The court notes that, per the Complaint, the CDC determined that the risk of disease transmission through the laundry "likely is negligible." Also per the Complaint, Carol McLay concurred in those findings. Plaintiff then states that "[t]he reasonable conclusion" is that the risk of infectious disease transmission through the laundry "is less than negligible." Plaintiff does not explain how she got from "likely . . . negligible" to "less than negligible."

Plaintiff has not identified a "facially obvious omission or deception." Id. On the contrary, she maintains that the claims on the product's label are misleading only when a specific set of assumptions and inferences are made. The product asserts on its label that it kills 99.9% of bacteria on laundry. From this, Plaintiff apparently assumed that the product must cause a meaningful reduction in the potential for transmission of infectious diseases as compared to laundry subjected to the standard laundering process.

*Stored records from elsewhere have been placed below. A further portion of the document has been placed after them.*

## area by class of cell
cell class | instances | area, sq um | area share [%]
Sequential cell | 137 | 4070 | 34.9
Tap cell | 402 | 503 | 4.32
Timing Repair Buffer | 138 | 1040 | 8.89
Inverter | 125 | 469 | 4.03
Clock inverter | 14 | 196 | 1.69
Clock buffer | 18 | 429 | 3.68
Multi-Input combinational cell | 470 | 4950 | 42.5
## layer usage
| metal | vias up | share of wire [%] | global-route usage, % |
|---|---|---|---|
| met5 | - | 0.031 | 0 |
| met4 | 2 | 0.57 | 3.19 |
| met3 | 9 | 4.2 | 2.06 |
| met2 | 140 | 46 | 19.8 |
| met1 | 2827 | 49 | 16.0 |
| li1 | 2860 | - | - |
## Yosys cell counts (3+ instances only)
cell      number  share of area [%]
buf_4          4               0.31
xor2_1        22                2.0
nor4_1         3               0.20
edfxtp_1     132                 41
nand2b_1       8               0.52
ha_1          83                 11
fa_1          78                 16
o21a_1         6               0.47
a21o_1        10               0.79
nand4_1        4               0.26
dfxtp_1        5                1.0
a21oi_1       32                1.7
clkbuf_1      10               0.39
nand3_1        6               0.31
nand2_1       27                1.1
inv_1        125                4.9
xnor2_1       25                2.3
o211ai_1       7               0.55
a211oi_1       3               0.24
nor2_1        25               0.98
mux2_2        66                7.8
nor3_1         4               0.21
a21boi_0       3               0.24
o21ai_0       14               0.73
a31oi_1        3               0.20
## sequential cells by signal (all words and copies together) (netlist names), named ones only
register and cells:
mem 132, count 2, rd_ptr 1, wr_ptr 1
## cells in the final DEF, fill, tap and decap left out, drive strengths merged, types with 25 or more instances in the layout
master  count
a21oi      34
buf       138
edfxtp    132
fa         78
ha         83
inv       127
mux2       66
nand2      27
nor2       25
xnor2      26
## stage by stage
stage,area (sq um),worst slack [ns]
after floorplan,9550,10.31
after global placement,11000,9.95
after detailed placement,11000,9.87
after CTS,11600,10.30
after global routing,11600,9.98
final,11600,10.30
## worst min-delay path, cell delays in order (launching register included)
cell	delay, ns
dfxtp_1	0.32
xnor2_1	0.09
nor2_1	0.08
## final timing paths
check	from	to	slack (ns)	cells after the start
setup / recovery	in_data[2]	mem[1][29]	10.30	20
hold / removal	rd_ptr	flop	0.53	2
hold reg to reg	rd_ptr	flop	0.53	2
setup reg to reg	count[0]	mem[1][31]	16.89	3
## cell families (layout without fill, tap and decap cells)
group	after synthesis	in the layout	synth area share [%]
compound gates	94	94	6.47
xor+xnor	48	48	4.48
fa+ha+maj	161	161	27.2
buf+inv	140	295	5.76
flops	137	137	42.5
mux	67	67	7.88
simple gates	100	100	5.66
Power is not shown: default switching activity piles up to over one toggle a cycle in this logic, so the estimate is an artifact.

Plaintiff's inferential leap is a large one. She feels misled by a claim the product does not actually make. See Wienhoff v. Conagra Brands, Inc., 626 F.Supp.3d 1015, 1025 (S.D. Ill. 2022) (dismissing ICFA claim and stating: "Wienhoff reads 'Made With Real Milk' and 'Smoother' and jumps to the conclusion that the pudding must include whole milk—and thus must include milkfat."). That is, while the product claims to kill 99.9% of bacteria on laundry, it makes no claims or insinuations as to the amount of bacteria ordinarily killed in the standard laundering process. But Plaintiff's assumptions go even further. While the actual label claim refers simply to the elimination of bacteria generally, Plaintiff makes no comparison between the product's efficacy in that regard and her "standard laundering process." Instead, without explanation, the Complaint focuses singularly on the transmission of infectious disease—a subject not even referenced on the label. The Complaint makes no mention of other potential reasons a consumer might be interested in bacteria elimination, such as the removal of odors or a general interest in having clothes and other linens free from bacteria.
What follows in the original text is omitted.